Diabetes or simply a high fasting glucose level is associated with increased risk for a number of cancers
A high fasting serum glucose level or diabetes
increases the risk for a number of cancers including those of the
liver and pancreas, according to an article in the January 12th
issue of the Journal of the American Medical Association.
Diabetes mellitus is a serious and costly disease that is becoming
increasingly common in many countries, including Korea, the location
of the current study. Recent data show that approximately 150 million
people have diabetes mellitus worldwide, and this number may double
by 2025, especially in developing countries, because of population
growth, aging, unhealthy diets, obesity, and sedentary lifestyles.
Sun Ha Jee, PhD, MHS, and his Korean colleagues examined the relationship
between fasting serum glucose and diabetes and risk of all cancers
and specific cancers in men and women in Korea. The 10-year Korean
Cancer Prevention Study (KCPS) included 1,298,385 adults (829,770
men and 468,615 women) aged 30 to 95 years who received health insurance
from the National Health Insurance Corp. and had a biennial medical
evaluation in 1992-1995.
During the 10 years of follow-up, there were 20,566 cancer deaths
in men and 5,907 cancer deaths in women. The researchers found that,
after adjustment for smoking and alcohol use, the group with the
highest fasting serum glucose (140 mg/dL or greater [7.8 mmol/L
or greater]) had a higher death rate from all cancers combined (29
percent higher for men; 23 percent higher for women) compared with
the group with the lowest level (less than 90 mg/dL [less than 5.0
mmol/L]).
By cancer site, the association was strongest for pancreatic cancer,
comparing the highest and lowest stratums (91 percent increased
risk in men; more than twice the risk for women). Significant associations
were also found for cancers of the esophagus, liver, and colon/rectum
in men and of the liver and cervix in women, and there were significant
trends with glucose level for cancers of the esophagus, colon/rectum,
liver, pancreas, and bile duct in men and of the liver and pancreas
in women.
Of the 26,473 total cancer deaths in men and women, 848 were estimated
as attributable to having a fasting serum glucose level of more
than 90 mg/dL. For cancer incidence, the general patterns reflected
those found for mortality. For persons with a diagnosis of diabetes
or a fasting serum glucose level greater than 125 mg/dL (6.9 mmol/L),
risks for cancer incidence and mortality were generally elevated
compared with those without diabetes.
“While the generalizability of the findings is uncertain, we have
shown that fasting serum glucose level and diabetes are associated
with cancer risk in a population far leaner than the Western populations
in other studies. These associations do not reflect confounding
by obesity, suggesting that the mechanism of increased cancer risk
reflects the consequences of hyperinsulinemia. Glucose intolerance
may be one pathway by which obesity increases cancer risk, and rising
obesity may increase future cancer rates,” the authors wrote.

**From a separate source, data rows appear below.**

===== src/rtl/dadda_pkg.sv =====
package dadda_pkg;
  localparam int unsigned OPW   = 4;
  localparam int unsigned PW    = 2 * OPW;
  localparam int unsigned NPP   = OPW * OPW;
  localparam int unsigned CPA_W = PW - 2;

  typedef logic [OPW-1:0] opnd_t;
  typedef logic [PW-1:0]  prod_t;
  typedef logic [NPP-1:0] pp_t;

  // Two carry-save rows; the second row has no bit at weight 0.
  typedef struct packed {
    logic [PW-2:0] row_a;
    logic [PW-2:1] row_b;
  } csa_rows_t;

  function automatic prod_t pp_weighted_sum(pp_t pp);
    prod_t acc;
    acc = '0;
    for (int i = 0; i < OPW; i++)
      for (int j = 0; j < OPW; j++)
        acc = acc + (prod_t'(pp[i*OPW+j]) << (i + j));
    return acc;
  endfunction
endpackage


===== src/rtl/dadda_cells.sv =====
module dadda_ha (
  input  logic x,
  input  logic y,
  output logic s,
  output logic c
);
  assign s = x ^ y;
  assign c = x & y;
endmodule

module dadda_fa (
  input  logic x,
  input  logic y,
  input  logic z,
  output logic s,
  output logic c
);
  assign s = x ^ y ^ z;
  assign c = (x & y) | (x & z) | (y & z);
endmodule


===== src/rtl/dadda_ppgen.sv =====
module dadda_ppgen
  import dadda_pkg::*;
(
  input  logic  clk,
  input  logic  rst_n,
  input  opnd_t mul_a,
  input  opnd_t mul_b,
  output pp_t   pp
);
  for (genvar gi = 0; gi < OPW; gi++) begin : g_row
    for (genvar gj = 0; gj < OPW; gj++) begin : g_col
      assign pp[gi*OPW+gj] = mul_b[gi] & mul_a[gj];
    end
  end

  // AND array yields popcount(a) * popcount(b) set bits
  p_pp_count_r2: assert property (@(posedge clk) disable iff (!rst_n)
    $countones(pp) == $countones(mul_a) * $countones(mul_b));
endmodule


===== src/rtl/dadda_tree.sv =====
module dadda_tree
  import dadda_pkg::*;
(
  input  logic      clk,
  input  logic      rst_n,
  input  pp_t       pp,
  output csa_rows_t rows
);
  logic p [OPW][OPW];
  for (genvar gi = 0; gi < OPW; gi++) begin : g_pi
    for (genvar gj = 0; gj < OPW; gj++) begin : g_pj
      assign p[gi][gj] = pp[gi*OPW+gj];
    end
  end

  // Stage 1: height limit 3, half adders at weights 3 and 4
  logic s1_w3, c1_w4, s1_w4, c1_w5;
  dadda_ha u_ha_w3 (.x(p[0][3]), .y(p[1][2]), .s(s1_w3), .c(c1_w4));
  dadda_ha u_ha_w4 (.x(p[1][3]), .y(p[2][2]), .s(s1_w4), .c(c1_w5));

  // Stage 2: height limit 2, full adders at weights 2..5
  logic s2_w2, c2_w3, s2_w3, c2_w4, s2_w4, c2_w5, s2_w5, c2_w6;
  dadda_fa u_fa_w2 (.x(p[0][2]), .y(p[1][1]), .z(p[2][0]), .s(s2_w2), .c(c2_w3));
  dadda_fa u_fa_w3 (.x(s1_w3),   .y(p[2][1]), .z(p[3][0]), .s(s2_w3), .c(c2_w4));
  dadda_fa u_fa_w4 (.x(s1_w4),   .y(p[3][1]), .z(c1_w4),   .s(s2_w4), .c(c2_w5));
  dadda_fa u_fa_w5 (.x(p[2][3]), .y(p[3][2]), .z(c1_w5),   .s(s2_w5), .c(c2_w6));

  assign rows.row_a = {p[3][3], s2_w5, s2_w4, s2_w3, s2_w2, p[0][1], p[0][0]};
  assign rows.row_b = {c2_w6, c2_w5, c2_w4, c2_w3, 1'b0, p[1][0]};

  // compression preserves the weighted column sum
  p_tree_sum_r3: assert property (@(posedge clk) disable iff (!rst_n)
    prod_t'(rows.row_a) + prod_t'({rows.row_b, 1'b0}) == pp_weighted_sum(pp));
endmodule


===== src/rtl/dadda_cpa.sv =====
module dadda_cpa #(
  parameter int unsigned W = 6
) (
  input  logic [W-1:0] x,
  input  logic [W-1:0] y,
  output logic [W-1:0] sum,
  output logic         cout
);
  logic [W:0] cy;
  always_comb begin
    cy[0] = 1'b0;
    for (int k = 0; k < W; k++) begin
      sum[k]  = x[k] ^ y[k] ^ cy[k];
      cy[k+1] = (x[k] & y[k]) | (cy[k] & (x[k] ^ y[k]));
    end
  end
  assign cout = cy[W];
endmodule


===== src/rtl/dadda_mul4.sv =====
module dadda_mul4
  import dadda_pkg::*;
#(
  parameter bit OUT_REG = 1'b1
) (
  input  logic       clk,
  input  logic       rst_n,
  input  logic [3:0] mul_a,
  input  logic [3:0] mul_b,
  output logic [7:0] product
);
  pp_t             pp;
  csa_rows_t       rows;
  logic [CPA_W-1:0] cpa_sum;
  logic            cpa_cout;
  prod_t           prod_comb;

  dadda_ppgen u_ppgen (.clk(clk), .rst_n(rst_n), .mul_a(mul_a), .mul_b(mul_b), .pp(pp));
  dadda_tree  u_tree  (.clk(clk), .rst_n(rst_n), .pp(pp), .rows(rows));
  dadda_cpa #(.W(CPA_W)) u_cpa (
    .x(rows.row_a[PW-2:1]), .y(rows.row_b), .sum(cpa_sum), .cout(cpa_cout));

  assign prod_comb = {cpa_cout, cpa_sum, rows.row_a[0]};

  // weight 0 bypasses the adder
  p_lsb_direct_r4: assert property (@(posedge clk) disable iff (!rst_n)
    prod_comb[0] == (mul_a[0] & mul_b[0]));

  if (OUT_REG) begin : g_reg
    prod_t prod_d, prod_q;
    always_comb prod_d = prod_comb;
    always_ff @(posedge clk or negedge rst_n) begin
      if (!rst_n) prod_q <= '0;
      else        prod_q <= prod_d;
    end
    assign product = prod_q;

    // registered product lags operands by one edge
    p_reg_product_r5: assert property (@(posedge clk) disable iff (!rst_n)
      1'b1 |=> product == $past(PW'(mul_a) * PW'(mul_b)));
  end else begin : g_comb
    assign product = prod_comb;

    // combinational product is exact
    p_comb_product_r1: assert property (@(posedge clk) disable iff (!rst_n)
      product == PW'(mul_a) * PW'(mul_b));
  end
endmodule


===== config.mk =====
export PLATFORM = sky130hd
export DESIGN_NAME = dadda_mul4
export DESIGN_NICKNAME = d
export VERILOG_FILES = /design/src/rtl/dadda_pkg.sv /design/src/rtl/dadda_cells.sv /design/src/rtl/dadda_ppgen.sv /design/src/rtl/dadda_tree.sv /design/src/rtl/dadda_cpa.sv /design/src/rtl/dadda_mul4.sv
export SDC_FILE = /design/constraint.sdc
export NUM_CORES = 1
export LEC_CHECK = 0
export BUFFER_PORTS_ARGS = -buffer_cell sky130_fd_sc_hd__buf_2
export CAP_MARGIN = 20
export CORE_ASPECT_RATIO = 1.25
export CORE_MARGIN = 5
export CORE_UTILIZATION = 40
export DETAILED_ROUTE_END_ITERATION = 12
export PLACE_DENSITY = 0.65
export SYNTH_ARGS = -nofsm -noshare
export SYNTH_HDL_FRONTEND = slang
export SYNTH_HIERARCHICAL = 1
export SYNTH_SLANG_ARGS = --single-unit

===== constraint.sdc =====
create_clock -name clk -period 0.8 [get_ports clk]
set_input_delay 0.12 -clock clk [delete_from_list [all_inputs] [get_ports clk]]
set_output_delay 0.12 -clock clk [all_outputs]
set_load 0.02 [all_outputs]

==> impl_metrics.py, run 1 <==
metrics = {
    "synth": {
        "ys_top_cells_by_count": "and2_1, buf_4, inv_1, fa_1, dfrtp_1",
        "syn_area_um2": 656.9,
        "synth_edf_count": 0,
        "synth.area.top_cells": "dfrtp_1, fa_1, and2_1",
        "syn_inst": 60,
        "ys_warn_count": 6,
        "syn_avg_cell_area_um2": 10.95,
        "ys_types": 7,
        "synth_top_area_cell": "dfrtp_1",
        "ys_ff_latch": 8,
        "yosysMostFrequentCell": "and2_1",
        "yosysTopAreaCellShare_pct": 30.48,
        "seq_area_frac_synth_pct": 30.48,
        "ys.flop_type": "dfrtp_1",
        "syn-num-nets": 82,
        "async_reset_ff_share_pct": 100.0,
    },
    "worst_hold_path": {
        "hold_start": "mul_a[0]",
        "hp-class": "input pin to flip-flop",
    },
    "global_routing": {
        "grt_pass1_vias": 430,
        "grt_util_all_layers_pct": 8.685,
        "grt_pass1_wl_um": 1580,
        "grt_max_degree": 9,
        "gr-total-overflow": 0,
        "antenna_found_initial": 0,
    },
    "timing": {
        "setup_viol": 14,
        "setup_tns_ps": -7498,
        "slew_violations": 0,
        "fmax_ghz": 0.3980,
        "setup_ws_ps": -1713,
        "timing.final.crit_period_ps": 2513,
        "rsz0062_at_grt": "yes",
        "finalHoldViolCount": 0,
        "hold_ws_ps": 218.5,
        "finalCritPeriodShare_pct": 314.1,
    },
    "place": {
        "hpwlAfterDp_um": 865.7,
        "gp_congestion": 0.7333,
        "postPlaceCellArea_um2": 749.5,
        "dp.cells": 89,
        "portBuffers": 17,
    },
    "drt": {
        "wl_per_cell_um": 10.04,
        "dr_wl_met3_um": 94,
        "postRouteAntennaNets": 0,
        "vias": 390,
        "drt_iter0_drc": 0,
        "wirelength_met1_um": 339,
        "topRoutingLayerUsed": "met4",
        "via_per_inst": 4.194,
        "met2_length_um": 488,
        "drt-total-wl_um": 934,
        "drc": 0,
        "drtPass1Iterations": 1,
    },
    "cells_and_area": {
        "fin_nets": 99,
        "final_cells": 93,
        "fin_util_pct": 54.97,
        "fin_area_um2": 858.3,
        "diodes": 0,
        "areaGrowthSynthToFinish_pct": 30.67,
        "layout-drive-gt1-share_pct": 57.33,
        "largest_reg_flops": 8,
        "layout.area.seq_um2": 200.2,
        "fillCellCount": 138,
        "multi_input_area_um2": 359.1,
    },
    "setup_path": {
        "critPathKind": "input pin to flip-flop",
        "crit_chain": "buf_6, and2_4, fa_1, inv_2, fa_2, inv_2, fa_2, fa_2, fa_2, inv_2, fa_2, inv_1",
        "required_ps": 980,
        "startpoint": "mul_a[1]",
        "crit_top_cell": "fa_2",
        "cp_slowest_cell": "fa_1",
        "worstSetupStartpointType": "input pin",
        "crit_fanout": 2,
        "cp-end-kind": "flip-flop",
        "cp.arrival_ps": 2700,
        "slowest_delay_ps": 480,
    },
    "clock_network": {
        "cts.path.max_buffers": 2,
        "cts_buffers": 3,
        "cts_tree": "yes",
        "cts.sinks": 8,
        "root_buffer": "clkbuf_4",
        "post_cts_buffers": 0,
        "cts-htree-levels": 1,
        "clk_pin_slew_ps": 50,
    },
    "power_and_ir_drop": {
        "swShare_pct": 30.69,
        "p_sw_uw": 445.0,
        "p_seq_share_pct": 37.0,
        "powerDensity_nw_per_um2": 1689,
        "clkPwrFrac_pct": 19.6,
        "p_comb_share_pct": 43.4,
        "vdd_ir_drop_max_mv": 0.5495,
        "leakagePower_nw": 0.4281,
        "p_int_mw": 1.005,
    },
    "die": {
        "io_pins": 18,
        "die_h_um": 55.31,
        "die_area_um2": 2558,
        "core_um2": 1562,
        "fp.dieW_um": 46.25,
        "num_rows": 16,
        "start_util_pct": 42.07,
    },
    "flow_run": {
        "maxCapViolCount": 0,
    },
    "outcome": {
        "run_status": "finished with violations",
        "violations": "negative setup slack",
    },
}
## metrics by stage
step / setup slack (ps) / total power, mW
after floorplan: -1892 / 0.9023
after global placement: -1997 / 1.012
after detailed placement: -2012 / 1.031
after CTS: -1712 / 1.476
after global routing: -1779 / 1.559
final: -1713 / 1.450
## critical path: cells and delay by family
family,cells,cell delay [ps]
buf+inv,5,320
simple gates,1,150
fa+ha+maj,6,2110
## path summary, 6_finish.rpt
path	endpoint	slack [ps]	cells past startpoint
max	product[6]	-1710	12
min	product[0]	220	3
max in group asynchronous	product[6]	400	2
min in group asynchronous	product[1]	240	2
## placed cells by master (no fill, tap or decap)
| master | instances |
|---|---|
| buf_6 | 11 |
| and2_1 | 11 |
| buf_4 | 7 |
| buf_2 | 6 |
| dlygate4sd3_1 | 1 |
| ha_1 | 2 |
| conb_1 | 1 |
| ha_4 | 1 |
| and2_4 | 5 |
| inv_1 | 5 |
| fa_1 | 4 |
| clkbuf_4 | 3 |
| fa_2 | 5 |
| inv_2 | 5 |
| dfrtp_1 | 8 |
## layer usage
| layer | track usage (%) | vias to the layer above |
|---|---|---|
| met3 | 2.597 | 2 |
| met4 | 7.317 | 0 |
| met5 | 0 | - |
| li1 | - | 190 |
| met2 | 13.78 | 18 |
| met1 | 8.624 | 180 |
## final cells by class
type                       count  share of cell area, %
multi-input combinational     29                  41.84
inverter                      10                  4.373
tap                           18                  2.624
timing repair buffer          25                  25.22
sequential                     8                  23.32
clock buffer                   3                  2.624
## repair_timing
item	4_1_cts	5_1_grt
pin swaps	3	1
hold buffers	1	0
gates resized for setup	23	3
hold endpoints to repair	8	0
endpoints found under the setup margin	14	14
## cells by family after synthesis
| family | Yosys count | synth area share, % |
|---|---|---|
| buffers and inverters | 23 | 20.57 |
| and+or+nand+nor | 16 | 15.24 |
| adders and majority gates | 12 | 33.14 |
| DFF | 8 | 30.48 |
| other | 1 | 0.5709 |
## power by group through the flow
stage          clock network, mW  logic [mW]  registers (mW)
2_1_floorplan                  0       0.257           0.646
3_3_place_gp                   0       0.496           0.516
3_5_place_dp                   0       0.512           0.520
4_1_cts                    0.304       0.636           0.537
5_1_grt                    0.324       0.693           0.542
6_report                   0.284       0.629           0.536
Note: power is estimated with default switching activity, not from simulation.
==> inputs of run 2 (changes only) <==
PLACE_DENSITY = 0.69   (was 0.65)
==> run 2 against run 1 <==
- the run still ends with negative setup slack left
- die area is the same
- design area is the same
- critical path depth is the same
- clock power is essentially flat
- critical path type unchanged
- largest power group unchanged
==> impl_metrics.py, run 2 (same netlist as run 1, synthesis figures left out) <==
metrics = {
    "outcome": {
        "run_status": "finished with violations",
        "violations": "negative setup slack",
    },
    "power_and_ir_drop": {
        "vdd_ir_drop_max_mv": 0.5852,
        "leakagePower_nw": 0.4266,
        "fin_total_pwr_mw": 1.462,
        "powerDensity_nw_per_um2": 1704,
    },
    "drt": {
        "met2_length_um": 569,
        "postRouteAntennaNets": 0,
        "topRoutingLayerUsed": "met4",
        "drt_iter0_drc": 0,
        "vias": 403,
        "wl_per_cell_um": 10.73,
        "wirelength_met1_um": 309,
        "drc": 0,
        "dr_wl_met3_um": 111,
        "drtPass1Iterations": 1,
        "drt-total-wl_um": 998,
        "via_per_inst": 4.333,
    },
    "clock_network": {
        "clk_pin_slew_ps": 50,
        "cts_tree": "yes",
        "cts.sinks": 8,
        "post_cts_buffers": 0,
        "cts-htree-levels": 1,
        "cts_buffers": 3,
        "root_buffer": "clkbuf_4",
        "cts.path.max_buffers": 2,
    },
    "global_routing": {
        "grt_pass1_vias": 468,
        "antenna_found_initial": 0,
        "grt_util_all_layers_pct": 9.452,
        "grt_max_degree": 9,
        "gr-total-overflow": 0,
        "grt_pass1_wl_um": 1759,
    },
    "place": {
        "gp_congestion": 0.7221,
        "hpwlAfterDp_um": 962.8,
        "postPlaceCellArea_um2": 749.5,
        "portBuffers": 17,
    },
    "cells_and_area": {
        "fin_nets": 99,
        "fin_area_um2": 858.3,
        "final_cell_mix": "buf_6, and2_1, dfrtp_1, buf_4",
        "areaGrowthSynthToFinish_pct": 30.67,
        "largest_reg_flops": 8,
        "layout-drive-gt1-share_pct": 58.67,
        "fillCellCount": 133,
        "diodes": 0,
    },
    "timing": {
        "finalHoldViolCount": 0,
        "timing.final.crit_period_ps": 2522,
        "setup_ws_ps": -1722,
        "finalCritPeriodShare_pct": 315.3,
        "setup_viol": 14,
        "fmax_ghz": 0.3965,
        "slew_violations": 0,
        "rsz0062_at_grt": "yes",
    },
    "die": {
        "io_pins": 18,
        "num_rows": 16,
        "core_um2": 1562,
        "fp.dieW_um": 46.25,
        "die_h_um": 55.31,
        "start_util_pct": 42.07,
        "die_area_um2": 2558,
    },
    "setup_path": {
        "cp.arrival_ps": 2710,
        "crit_top_cell": "fa_2",
        "slowest_delay_ps": 490,
        "crit_chain": "buf_6, and2_4, fa_1, inv_2, fa_2, inv_2, fa_2, fa_2, fa_2, inv_2, fa_2, inv_2",
        "required_ps": 980,
        "worstSetupStartpointType": "input pin",
        "cp-end-kind": "flip-flop",
        "critPathKind": "input pin to flip-flop",
        "cp_slowest_cell": "fa_1",
        "crit_fanout": 2,
    },
    "worst_hold_path": {
        "hp-class": "input pin to flip-flop",
    },
    "flow_run": {
        "maxCapViolCount": 0,
    },
}
==> run 2: cell counts in the layout (fill, tap and decap cells not counted) <==
Identical to the previous run, type by type.
==> run 2: cell type report <==
class | count | area (um2) | share of cell area, %
clock buffers | 3 | 22.52 | 2.624
inverters | 10 | 37.54 | 4.373
multi-input cells | 29 | 359.1 | 41.84
flip-flops and latches | 8 | 200.2 | 23.32
well taps | 18 | 22.52 | 2.624
repair buffers | 25 | 216.5 | 25.22
==> run 2: worst max-delay path, delay by kind of cell <==
| kind | cells | cell delay [ps] |
|---|---|---|
| and+or+nand+nor | 1 | 150 |
| adders and majority gates | 6 | 2110 |
| buffers and inverters | 5 | 320 |
==> run 2: power breakdown <==
group | switching [mW] | internal [mW] | total (mW)
Combinational | 0.297 | 0.344 | 0.641
Sequential | 0.0410 | 0.496 | 0.537
Clock | 0.114 | 0.170 | 0.285
==> run 2: repair_timing <==
item / in CTS / in global routing
gates cloned: 0 / 0
hold endpoints to repair: 8 / 0
hold buffers: 1 / 0
endpoints found under the setup margin: 14 / 14
resized for setup: 24 / 4
pin swaps: 2 / 0
==> run 2: metal layers <==
metal	track usage, %	up-vias
li1	-	189
met1	9.278	194
met2	16.34	18
met3	3.247	2
met4	4.878	0
met5	0	-
==> run 2: final timing paths <==
check | from | endpoint | cells after the start
min in group asynchronous | rst_n | product[3] | 2
max in group asynchronous | rst_n | product[6] | 2
worst min-delay path | mul_a[0] | product[0] | 3
worst max-delay path | mul_a[1] | product[6] | 12
==> run 2: stage by stage <==
| step | setup slack, ps | hold WS [ps] | setup TNS [ps] | util [%] | cells |
|---|---|---|---|---|---|
| floorplan | -1892 | -175.6 | -8155 | - | 60 |
| global placement | -1987 | -40.99 | -8816 | 48.00 | 89 |
| detailed placement | -2022 | -32.89 | -9035 | 48.00 | 89 |
| CTS | -1721 | 197.3 | -7659 | 54.57 | 93 |
| global route | -1780 | 217.4 | -8049 | 54.97 | 93 |
| finish | -1722 | 211.4 | -7560 | 54.97 | 93 |
==> inputs of run 3 (changes only) <==
==> constraint.sdc (replaced) <==
create_clock -name clk -period 0.8 [get_ports clk]
set_input_delay 0.16 -clock clk [delete_from_list [all_inputs] [get_ports clk]]
set_output_delay 0.16 -clock clk [all_outputs]
set_load 0.02 [all_outputs]
==> run 3 against run 2 <==
- the flow still finishes with violations (negative setup slack)
- combinational power fell by 2%
- largest cell class unchanged
- maximum frequency down 1.4%
- critical path type unchanged
- via count down 5.0%
- final cell count is 2.2% lower
- worst setup slack got worse by 36 ps
- global-route usage is 0.18 points lower
- design area is 0.58% lower
- wire length decreased by 12%
- power is 1.6% lower
- first-iteration DRC count is 2 higher
==> impl_metrics.py, run 3 (same netlist as run 1, synthesis figures left out) <==
metrics = {
    "global_routing": {
        "grt_util_all_layers_pct": 9.274,
        "gr-total-overflow": 0,
        "grt_pass1_vias": 456,
        "antenna_found_initial": 0,
        "grt_pass1_wl_um": 1773,
        "grt_max_degree": 9,
    },
    "outcome": {
        "run_status": "finished with violations",
        "violations": "negative setup slack",
    },
    "place": {
        "dp_slack_ps": -2043,
        "portBuffers": 17,
        "gp_congestion": 0.7043,
        "dp.cells": 87,
        "hpwlAfterDp_um": 828,
    },
    "setup_path": {
        "cp.arrival_ps": 2740,
        "startpoint": "mul_a[2]",
        "crit_top_cell": "fa_2",
        "required_ps": 980,
        "critPathKind": "input pin to flip-flop",
        "cp_slowest_cell": "fa_1",
        "cp-end-kind": "flip-flop",
        "crit_chain": "buf_2, and2_1, ha_4, fa_1, fa_2, fa_2, fa_2, inv_2, fa_2, inv_2",
        "slowest_delay_ps": 430,
        "worstSetupStartpointType": "input pin",
        "crit_fanout": 3,
    },
    "die": {
        "fp.dieW_um": 46.25,
        "die_area_um2": 2558,
        "num_rows": 16,
        "core_um2": 1562,
        "start_util_pct": 42.07,
        "die_h_um": 55.31,
        "io_pins": 18,
    },
    "timing": {
        "setup_tns_ps": -8011,
        "finalCritPeriodShare_pct": 319.8,
        "slew_violations": 0,
        "rsz0062_at_grt": "yes",
        "timing.final.crit_period_ps": 2559,
        "setup_ws_ps": -1759,
        "fmax_ghz": 0.3908,
        "finalHoldViolCount": 0,
        "setup_viol": 14,
    },
    "drt": {
        "drtPass1Iterations": 2,
        "via_per_inst": 4.209,
        "wl_per_cell_um": 9.604,
        "postRouteAntennaNets": 0,
        "vias": 383,
        "drt_iter0_drc": 2,
        "drt-total-wl_um": 874,
        "drc": 0,
    },
    "power_and_ir_drop": {
        "p_seq_share_pct": 37.1,
        "p_sw_uw": 439.6,
        "swShare_pct": 30.56,
        "p_comb_share_pct": 43.5,
        "powerDensity_nw_per_um2": 1686,
        "clkPwrFrac_pct": 19.4,
        "vdd_ir_drop_max_mv": 0.5845,
        "p_int_uw": 998.8,
        "leakagePower_nw": 0.4138,
    },
    "clock_network": {
        "clk_pin_slew_ps": 50,
        "cts-htree-levels": 1,
        "cts_tree": "yes",
        "cts.sinks": 8,
        "cts_buffers": 3,
        "cts.path.max_buffers": 2,
        "root_buffer": "clkbuf_4",
    },
    "cells_and_area": {
        "final_cells": 91,
        "final_common_cell": "and2_1",
        "areaGrowthSynthToFinish_pct": 29.90,
        "layout-drive-gt1-share_pct": 57.53,
        "largest_reg_flops": 8,
        "final_cell_mix": "and2_1, buf_6, dfrtp_1, buf_2, inv_2",
        "diodes": 0,
        "fin_nets": 97,
        "fin_util_pct": 54.65,
    },
    "flow_run": {
        "maxCapViolCount": 0,
    },
    "worst_hold_path": {
        "min_path_cells": 3,
        "hp-class": "input pin to flip-flop",
        "hold_start": "mul_a[0]",
        "min_to": "product[0]",
    },
}
-- run 3: changes by cell type in the layout (fill, tap and decap cells not counted) --
cell,change
buf_4,-2
and2_1,+1
and2_4,-1
ha_4,+1
ha_1,-1
-- run 3: per-stage QoR --
stage               instance area (um2)  hold WS, ps  total power [mW]
global placement                  747.0        2.191             1.006
CTS                               844.6        254.0             1.453
floorplan                         699.4       -135.6            0.9061
finish                            853.3        260.0             1.438
global route                      853.3        261.0             1.568
detailed placement                747.0        6.092             1.023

In an accompanying editorial, Kathleen A. Cooney, MD, and Stephen
B. Gruber, MD, PhD, MPH, discussed the findings:
“How may these results be interpreted in the context of cancer
incidence and mortality in the population? Fortunately, the relative
risks are modest and, therefore, the fraction of cancers attributable
to elevated fasting glucose in the Korean population is small, in
part because of the relatively low prevalence of diabetes in Korea
(5 percent).”
“As diabetes becomes an increasing public health concern in modern
societies, the cancer risks looming on the horizon are now being
recognized. Strategies to address the emerging epidemics of diabetes
and obesity are likely to have a broad impact on public health.
Indeed, these approaches may ultimately diminish the burden of cancer
for future generations,” they concluded.